The pilot scheme started on Tuesday in west Gloucestershire and west Somerset, which will see around 5,000 badgers killed over six weeks.
Defending the cull, Environment Secretary Owen Paterson said he used to have pet badgers as a child.
But opponents vowed to scupper the cull with their protests.
"Well, dear folks, something awful is happening," tweeted former Queen guitarist and animal rights activist Brian May.
Around 5,000 badgers will be culled
In a letter to its members, National Farmers' Union president Peter Kendall said the cull was "an important step not just for cattle farmers but for the whole farming industry".
He wrote: "We cannot go on culling tens of thousands of cattle every year because of TB while knowing the disease exists in wildlife uncontrolled.
"It is why the NFU will be working with the pilot companies to ensure the successful delivery of these pilot culls over the coming weeks."
But there is widespread opposition to the cull. Campaigners last night turned out in large numbers at the two pilot sites to protest against what they have called an "inhumane" measure.
But Kendall said that he hoped people would come to understand that the culls are "absolutely necessary".
He said: "It is also useful to remember our own survey this summer, which showed that two thirds of the public either support or have no opinion on these badger culls.
"I hope that when time shows that these culls have reduced TB in cattle - just as has happened in Ireland - that even more people will understand that while sad, these culls are absolutely necessary.
"I hope that you will continue to show support for those farmers who are facing the nightmare of TB on farm and especially for those who are in the culling areas.
"You can rest assured that the NFU is working hard to support its members and the companies concerned with the culls."
Last night Somerset Badger Patrol held a vigil event in Minehead against the cull.
A statement on its Facebook page after the event said: "Over 200 people tonight at the procession, thank you all so much for coming... We fight on, knowing that we are right helps."

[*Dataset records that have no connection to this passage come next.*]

From an optimization exercise on the open Yosys and OpenROAD flow, aimed at small area and a short achievable clock period; shortcuts taken in it are not production practice. Where RTL was checked, it was by simulation tests only, not by an equivalence proof against the original. No activity file was given, so power comes from the tool's default toggle rates.

==> flow/design.v (excerpt) <==
module sobel_mod (
    input clk,
    input rst,
    input [7:0] cam_red_i,
    input [7:0] cam_green_i,
    input [7:0] cam_blue_i,
    input cam_done_i,
    output [7:0] sobel_red_o,
    output [7:0] sobel_green_o,
    output [7:0] sobel_blue_o,
    output sobel_done_o
);
localparam THRESHOLD = 60;
reg  [6:0]  ga;       
reg  [7:0]  gb;       
reg  [4:0]  gc;       
reg         iv;       
reg  [13:0] cnt;      
reg         armed;    
always @(posedge clk) begin
    ga <= {2'b00, cam_red_i[7:2]} + {4'b0000, cam_red_i[7:5]};
    gb <= {1'b0, cam_green_i[7:1]} + {4'b0000, cam_green_i[7:4]};
    gc <= {1'b0, cam_blue_i[7:4]} + {2'b00, cam_blue_i[7:5]};
    iv <= ~rst & cam_done_i;
    cnt <= iv ? cnt + 14'd1 : 14'd0;
    armed <= ~rst & (armed | (iv & (cnt == 14'd129)));
end
reg  [7:0]  g0;       
reg         r0G;      
reg         r1G;      
reg         c0G;      
reg         goG;      
always @(posedge clk) begin
    g0  <= {1'b0, ga} + gb + {3'b000, gc};
    r0G <= (cnt[13:7] == 7'd0);
    r1G <= (cnt[13:7] == 7'd1);
    c0G <= (cnt[6:0] == 7'd0);
end
always @(posedge clk) begin
    if (rst) goG <= 1'b0;
  ...
Size in the first run: ~2,800 cells after synthesis, roughly 2,200 flip-flops, about 52 I/O pins, ~48,000 um2 of cells after synthesis.
clock: 5.0 ns
lec_check: 0
cap_margin: 20
core_margin: 2
core_utilization: 60
cts_buf_list: sky130_fd_sc_hd__clkbuf_8
cts_cluster_diameter: 50
cts_cluster_size: 24
setup_slack_margin: 2.7
slew_margin: 20
run.sh (not shown) runs the stock make flow with config.mk's settings and CLKGATE_MAP_FILE= SYNTH_SCRIPT=/design/flow/synth_recipe.tcl, a recipe that flattens the netlist after the stock synthesis.
The baseline passed the timing, DRC and antenna checks.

Stop The Cull claimed on its Facebook page that more than 500 people turned out to protest at both sites last night.
An anti-cull activist was yesterday arrested at a site belonging to the Department for Environment, Food and Rural Affairs (Defra).
The man, named in reports as Jay Tiernan, who runs the Stop The Cull campaign, was chased on foot by police and arrested after climbing over a barbed wire fence into Aston Down in Stroud. He was arrested by Gloucestershire Police on suspicion of aggravated trespass at the site.
He told ITV News that he was trying to gather photographic evidence after hearing reports that 200 "rusty cages" and "industrial sized fridges" were being prepared to hold dead badgers.
On Thursday a High Court judge made an order to stop farmers involved in badger culls being harassed and abused.
Mr Justice Turner granted an injunction at a High Court hearing in London after lawyers representing the National Farmers' Union (NFU) said farmers had been targeted.